As expected, the Senate Judiciary Committee has included an additional tax-like increase to Gov. Joe Manchin's proposal for keeping solvent the unemployment compensation trust fund, The Associated Press reports.
As amended, the bill would increase the wage base on which employers now provide revenues for the fund, from the first $8,000 of a worker's pay to the first $12,000. While that base would recede to $10,000 once the fund balance reaches $220 million, it would remain indexed to state wage levels.
"The full hike is expected to yield $70 million annually," AP reports, while "another $77.7 million would come from the temporary special assessments on wages."
Triggered if the fund falls below $180 million, these assessments would hit both employers and workers -- but at half the rate that Manchin had proposed. AP explains that "as amended, those would collect $23.12 from a worker earning the state’s per-capita income of $30,831 a year, and $38.54 from the employer."
AP provides context for the legislation:
West Virginia provided jobless benefits to more than 30,800 people during the first week of March, the latest figures show. Not since January 1996 have so many relied on unemployment, and officials expect the number to rise as the recession continues.The Chamber of Commerce successfully pushed for an amendment that includes the definition of a strike, " in a bid to deny claims in such cases," AP reports. But the article adds that "state figures show that less than 8 percent of the 17,772 cases heard by the Unemployment Compensation Board of Review in the last four years involved labor disputes, including strikes."
The fund paid out $53 million during the first two months of the year, and expects to devote another $32 million to benefits this month... If claims continue to outpace revenues, officials fear a return to the 1980s, when the fund went bankrupt. Insolvency has already forced at least 14 other states to seek federal loans totaling $5.5 billion since early December, according to the National Conference of State Legislatures.

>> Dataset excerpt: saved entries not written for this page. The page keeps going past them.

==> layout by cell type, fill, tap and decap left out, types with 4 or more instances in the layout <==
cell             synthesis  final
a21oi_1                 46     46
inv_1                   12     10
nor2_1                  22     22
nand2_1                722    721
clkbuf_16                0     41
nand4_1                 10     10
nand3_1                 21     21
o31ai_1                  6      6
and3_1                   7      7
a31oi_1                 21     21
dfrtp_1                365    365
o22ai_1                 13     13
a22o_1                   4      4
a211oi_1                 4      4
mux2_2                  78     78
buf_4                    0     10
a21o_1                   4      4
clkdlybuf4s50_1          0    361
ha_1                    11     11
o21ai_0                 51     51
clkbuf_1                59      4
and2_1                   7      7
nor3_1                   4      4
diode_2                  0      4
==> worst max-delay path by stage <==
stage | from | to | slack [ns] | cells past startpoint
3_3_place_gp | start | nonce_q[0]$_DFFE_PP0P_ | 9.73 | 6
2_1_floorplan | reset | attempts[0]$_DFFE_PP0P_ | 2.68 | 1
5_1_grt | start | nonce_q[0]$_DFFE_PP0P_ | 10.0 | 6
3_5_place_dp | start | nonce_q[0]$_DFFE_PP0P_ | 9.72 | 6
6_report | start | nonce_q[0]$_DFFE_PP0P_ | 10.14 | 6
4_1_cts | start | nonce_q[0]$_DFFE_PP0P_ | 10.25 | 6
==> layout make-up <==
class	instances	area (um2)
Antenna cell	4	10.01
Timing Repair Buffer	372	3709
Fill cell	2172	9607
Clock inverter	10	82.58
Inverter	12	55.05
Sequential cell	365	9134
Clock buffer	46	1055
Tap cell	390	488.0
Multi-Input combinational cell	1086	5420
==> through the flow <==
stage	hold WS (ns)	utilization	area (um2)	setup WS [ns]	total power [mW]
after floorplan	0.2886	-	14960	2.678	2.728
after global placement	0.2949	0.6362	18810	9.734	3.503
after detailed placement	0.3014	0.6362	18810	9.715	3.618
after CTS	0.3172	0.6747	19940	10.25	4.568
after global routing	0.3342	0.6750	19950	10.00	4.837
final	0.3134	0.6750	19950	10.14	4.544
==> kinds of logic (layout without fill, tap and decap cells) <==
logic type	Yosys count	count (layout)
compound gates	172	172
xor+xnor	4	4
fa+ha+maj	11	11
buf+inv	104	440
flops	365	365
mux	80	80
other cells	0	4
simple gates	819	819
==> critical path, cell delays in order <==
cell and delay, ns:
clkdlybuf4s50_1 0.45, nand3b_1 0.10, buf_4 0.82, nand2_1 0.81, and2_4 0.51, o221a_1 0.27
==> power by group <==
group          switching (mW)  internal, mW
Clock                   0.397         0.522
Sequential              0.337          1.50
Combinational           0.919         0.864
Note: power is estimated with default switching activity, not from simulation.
===== src/rtl/exu_bjp_cmt_if.sv =====
// exu_bjp_cmt_if: commit request from the BJP ALU and redirect request to the IFU.
interface exu_bjp_cmt_if #(parameter int PC_SIZE = 32);
   logic               cmt_i_valid;
   logic               cmt_i_ready;
   logic               cmt_i_bjp;
   logic               cmt_i_bprdt;
   logic               cmt_i_taken;
   logic [PC_SIZE-1:0] cmt_i_pc;
   logic [PC_SIZE-1:0] cmt_i_target;
   logic               flush_o_valid;
   logic               flush_o_ready;
   logic [PC_SIZE-1:0] flush_o_pc;
   modport master (
      output cmt_i_valid, cmt_i_bjp, cmt_i_bprdt, cmt_i_taken, cmt_i_pc, cmt_i_target, flush_o_ready,
      input  cmt_i_ready, flush_o_valid, flush_o_pc
   );
   modport slave (
      input  cmt_i_valid, cmt_i_bjp, cmt_i_bprdt, cmt_i_taken, cmt_i_pc, cmt_i_target, flush_o_ready,
      output cmt_i_ready, flush_o_valid, flush_o_pc
   );
endinterface


===== src/rtl/exu_bjp_cmt.sv =====
// exu_bjp_cmt: branch/jump commit, mispredict redirect with drain window, perf counters.
module exu_bjp_cmt #(
   parameter int PC_SIZE   = 32,
   parameter int DRAIN_CYC = 2,
   parameter int CNT_W     = 32
) (
   input  logic             clk,
   input  logic             rst,
   exu_bjp_cmt_if.slave     bus,
   output logic             busy_o,
   output logic [CNT_W-1:0] cnt_bjp_o,
   output logic [CNT_W-1:0] cnt_mispred_o
);
   localparam int DW = DRAIN_CYC > 0 ? $clog2(DRAIN_CYC + 1) : 1;
   typedef enum logic [1:0] {IDLE, REQ, DRAIN} state_t;
   state_t state_q, state_d;
   logic [DW-1:0] drain_q, drain_d;
   logic [PC_SIZE-1:0] pc_q, pc_d;
   logic [CNT_W-1:0] cnt_bjp_q, cnt_bjp_d, cnt_mis_q, cnt_mis_d;
   logic bjp_acc, mis_acc;
   assign bus.cmt_i_ready   = state_q == IDLE;
   assign bus.flush_o_valid = state_q == REQ;
   assign bus.flush_o_pc    = pc_q;
   assign busy_o            = state_q != IDLE;
   assign cnt_bjp_o         = cnt_bjp_q;
   assign cnt_mispred_o     = cnt_mis_q;
   assign bjp_acc = bus.cmt_i_valid & bus.cmt_i_ready & bus.cmt_i_bjp;
   assign mis_acc = bjp_acc & (bus.cmt_i_taken ^ bus.cmt_i_bprdt);
   always_comb begin
      state_d   = state_q;
      drain_d   = drain_q;
      pc_d      = pc_q;
      cnt_bjp_d = cnt_bjp_q + CNT_W'(bjp_acc & ~&cnt_bjp_q);
      cnt_mis_d = cnt_mis_q + CNT_W'(mis_acc & ~&cnt_mis_q);
      unique case (state_q)
         IDLE: if (mis_acc) begin
            pc_d    = bus.cmt_i_taken ? bus.cmt_i_target : bus.cmt_i_pc + PC_SIZE'(4);
            state_d = REQ;
         end
         REQ: if (bus.flush_o_ready) begin
            state_d = DRAIN_CYC == 0 ? IDLE : DRAIN;
            drain_d = DW'(DRAIN_CYC);
         end
         DRAIN: begin
            drain_d = drain_q - 1'b1;
            state_d = drain_q == DW'(1) ? IDLE : DRAIN;
         end
         default: state_d = IDLE;
      endcase
   end
   always_ff @(posedge clk) begin
      if (rst) begin
         state_q   <= IDLE;
         drain_q   <= '0;
         pc_q      <= '0;
         cnt_bjp_q <= '0;
         cnt_mis_q <= '0;
      end else begin
         state_q   <= state_d;
         drain_q   <= drain_d;
         pc_q      <= pc_d;
         cnt_bjp_q <= cnt_bjp_d;
         cnt_mis_q <= cnt_mis_d;
      end
   end
endmodule


===== src/flat_wrapper.sv =====
// flat-port wrapper written by rule: the top's interface ports become plain ports
module exu_bjp_cmt_flat 
#(
   parameter int PC_SIZE   = 32,
   parameter int DRAIN_CYC = 2,
   parameter int CNT_W     = 32
)
  (clk, rst, busy_o, cnt_bjp_o, cnt_mispred_o, bus_cmt_i_valid, bus_cmt_i_bjp, bus_cmt_i_bprdt, bus_cmt_i_taken, bus_cmt_i_pc, bus_cmt_i_target, bus_flush_o_ready, bus_cmt_i_ready, bus_flush_o_valid, bus_flush_o_pc);
  exu_bjp_cmt_if #(.PC_SIZE(PC_SIZE)) bus_i ();
  input  logic clk;
  input  logic rst;
  output logic busy_o;
  output logic [CNT_W-1:0] cnt_bjp_o;
  output logic [CNT_W-1:0] cnt_mispred_o;
  input wire logic [$bits(bus_i.cmt_i_valid)-1:0] bus_cmt_i_valid;
  input wire logic [$bits(bus_i.cmt_i_bjp)-1:0] bus_cmt_i_bjp;
  input wire logic [$bits(bus_i.cmt_i_bprdt)-1:0] bus_cmt_i_bprdt;
  input wire logic [$bits(bus_i.cmt_i_taken)-1:0] bus_cmt_i_taken;
  input wire logic [$bits(bus_i.cmt_i_pc)-1:0] bus_cmt_i_pc;
  input wire logic [$bits(bus_i.cmt_i_target)-1:0] bus_cmt_i_target;
  input wire logic [$bits(bus_i.flush_o_ready)-1:0] bus_flush_o_ready;
  output wire logic [$bits(bus_i.cmt_i_ready)-1:0] bus_cmt_i_ready;
  output wire logic [$bits(bus_i.flush_o_valid)-1:0] bus_flush_o_valid;
  output wire logic [$bits(bus_i.flush_o_pc)-1:0] bus_flush_o_pc;
  assign bus_i.cmt_i_valid = bus_cmt_i_valid;
  assign bus_i.cmt_i_bjp = bus_cmt_i_bjp;
  assign bus_i.cmt_i_bprdt = bus_cmt_i_bprdt;
  assign bus_i.cmt_i_taken = bus_cmt_i_taken;
  assign bus_i.cmt_i_pc = bus_cmt_i_pc;
  assign bus_i.cmt_i_target = bus_cmt_i_target;
  assign bus_i.flush_o_ready = bus_flush_o_ready;
  assign bus_cmt_i_ready = bus_i.cmt_i_ready;
  assign bus_flush_o_valid = bus_i.flush_o_valid;
  assign bus_flush_o_pc = bus_i.flush_o_pc;
  exu_bjp_cmt #(.PC_SIZE(PC_SIZE), .DRAIN_CYC(DRAIN_CYC), .CNT_W(CNT_W)) u_core (.clk(clk), .rst(rst), .bus(bus_i), .busy_o(busy_o), .cnt_bjp_o(cnt_bjp_o), .cnt_mispred_o(cnt_mispred_o));
endmodule

===== config.mk =====
export PLATFORM = sky130hd
export DESIGN_NAME = exu_bjp_cmt_flat
export DESIGN_NICKNAME = d
export VERILOG_FILES = /design/src/rtl/exu_bjp_cmt_if.sv /design/src/rtl/exu_bjp_cmt.sv /design/src/flat_wrapper.sv
export SDC_FILE = /design/constraint.sdc
export NUM_CORES = 1
export LEC_CHECK = 0
export ABC_AREA = 1
export BUFFER_PORTS_ARGS = -buffer_cell sky130_fd_sc_hd__buf_2
export CAP_MARGIN = 10
export CORE_MARGIN = 2
export CORE_UTILIZATION = 30
export CTS_CLUSTER_SIZE = 10
export DETAILED_ROUTE_END_ITERATION = 10
export HOLD_SLACK_MARGIN = 0.05
export PLACE_DENSITY = 0.49
export SYNTH_ARGS = -nofsm -noshare
export SYNTH_HDL_FRONTEND = slang
export SYNTH_SLANG_ARGS = --single-unit

===== constraint.sdc =====
create_clock -name clk -period 3.2 [get_ports clk]
set_input_delay 0.32 -clock clk [delete_from_list [all_inputs] [get_ports clk]]
set_output_delay 0.32 -clock clk [all_outputs]
set_load 0.1 [all_outputs]

==> flow_summary_export.csv <==
group,metric,value,unit
die,fp.dieH,143,um
logic_synthesis,synth_top_area_share,34.4,%
cells_and_area,final_cell_mix,"nand2_1, buf_2, nor2_1",
logic_synthesis,yosysTopAreaCell,"dfxtp_1",
clock_network,cts_buffers,9,
timing,finalSetupTns,0,ns
global_routing,grt.total_usage,18.5,%
timing,fmax,408,MHz
timing,slew_headroom,51.3,%
timing,maxSlewViolCount,0,
timing,fin_skew,0.0111,ns
critical_path,cp.arrival,2.67,ns
logic_synthesis,yosys_register_bits,100,
detailed_routing,avgViaCountPerCell,4.74,
die,core,18800,um^2
detailed_routing,drt-initial-drc-count,407,
die,dieArea,20500,um^2
power,p_leak,0.00312,uW
power,p_per_area,406,nW/um^2
critical_path,crit_type,"reg2reg",
cells_and_area,layout_commonest_cell,"nand2_1",
place,portBuffers,169,
global_routing,antenna_found_initial,0,
power,report.power.total,2950,uW
clock_network,worstSkewPairLatency,0.36,ns
critical_path,cp-start-kind,"flip-flop",
run_status,status,"completed",
clock_network,clock-sinks,100,
detailed_routing,drt_pre_antenna_iters,5,
logic_synthesis,yosys-top-cells-area,"dfxtp_1, nand2_1, nor2_1",
timing,final.period_utilization,76.5,%
logic_synthesis,synth_cell_types,41,
die,ios,170,
timing,rsz0062_at_grt,"false",
logic_synthesis,postSynthAreaPerCell,6.50,um^2
place,place_area,6940,um^2
global_routing,grt_pass1_vias,5880,
global_routing,grt_pass1_wl,30000,um
global_routing,grt_max_degree,60,
timing,finalCriticalPeriod,2.45,ns
detailed_routing,wl_per_cell,14.1,um
die,rows,50,
cells_and_area,final_cell_area,7260,um^2
detailed_routing,ant_nets,0,
logic_synthesis,ys_warn_count,0,
clock_network,ctsHtreeMaxLevel,3,
logic_synthesis,postSynthCellCount,895,
cells_and_area,syn_to_final_growth,24.9,%
logic_synthesis,synth_seq_area_share,34.4,%
clock_network,path_clk_slew,0.07,ns
clock_network,clockBufferDepth,2,
logic_synthesis,postSynth.asyncResetShare,0,%
die,start_util,30.9,%
clock_network,post_cts_resized,0,
logic_synthesis,syn_area,5810,um^2
power,ir_drop,236,uV
detailed_routing,postRouteWirelength,18700,um
clock_network,root_buffer,"clkbuf_16",
critical_path,cp.required,3.42,ns
logic_synthesis,ys.flop_type,"dfxtp_1",
logic_synthesis,synth_edf_count,0,
die,die_x,143,um
detailed_routing,drc,0,
timing,worstMarginPinSlew,0.730,ns
global_routing,grt_remaining_overflow,0,
clock_network,cts_hold_buf,0,
clock_network,cts_tree,"yes",
timing,hold_viol,0,
logic_synthesis,synth_fp_nets,972,
place,gp_congestion,0.892,
cells_and_area,drive_above_1_share,22.4,%
critical_path,critical_path.max_fanout,9,
detailed_routing,vias,6270,
clock_network,post-cts-setup-buffer-count,0,
timing,setup_viol_count_final,0,
cells_and_area,fin_nets,1134,
place,hpwlAfterDp,14400,um
run,drv_cap,0,
worst_hold_path,holdCritPathClass,"in2reg",
critical_path,end_kind,"flip-flop",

The Charleston Gazette focuses on the strike language, while the Charleston Daily Mail highlights the potential impact on business. Others with coverage include MetroNews, The Register-Herald of Beckley and The State Journal.
1 comment:
And no one wants to talk to the employees about whether they think it is right to pay taxes when they have no input to the payout of those taxes. I have never heard of an employee firing himself, so why should that employee have to pay taxes on his wages just so his boss can fire him? This is the absolute most ignorant method to raise the required funds. If the state had been charging adequate rates to employers over the past ten or fifteen years there would be no need to go to this bizarre method. And bizarre it is. That is the only word for it.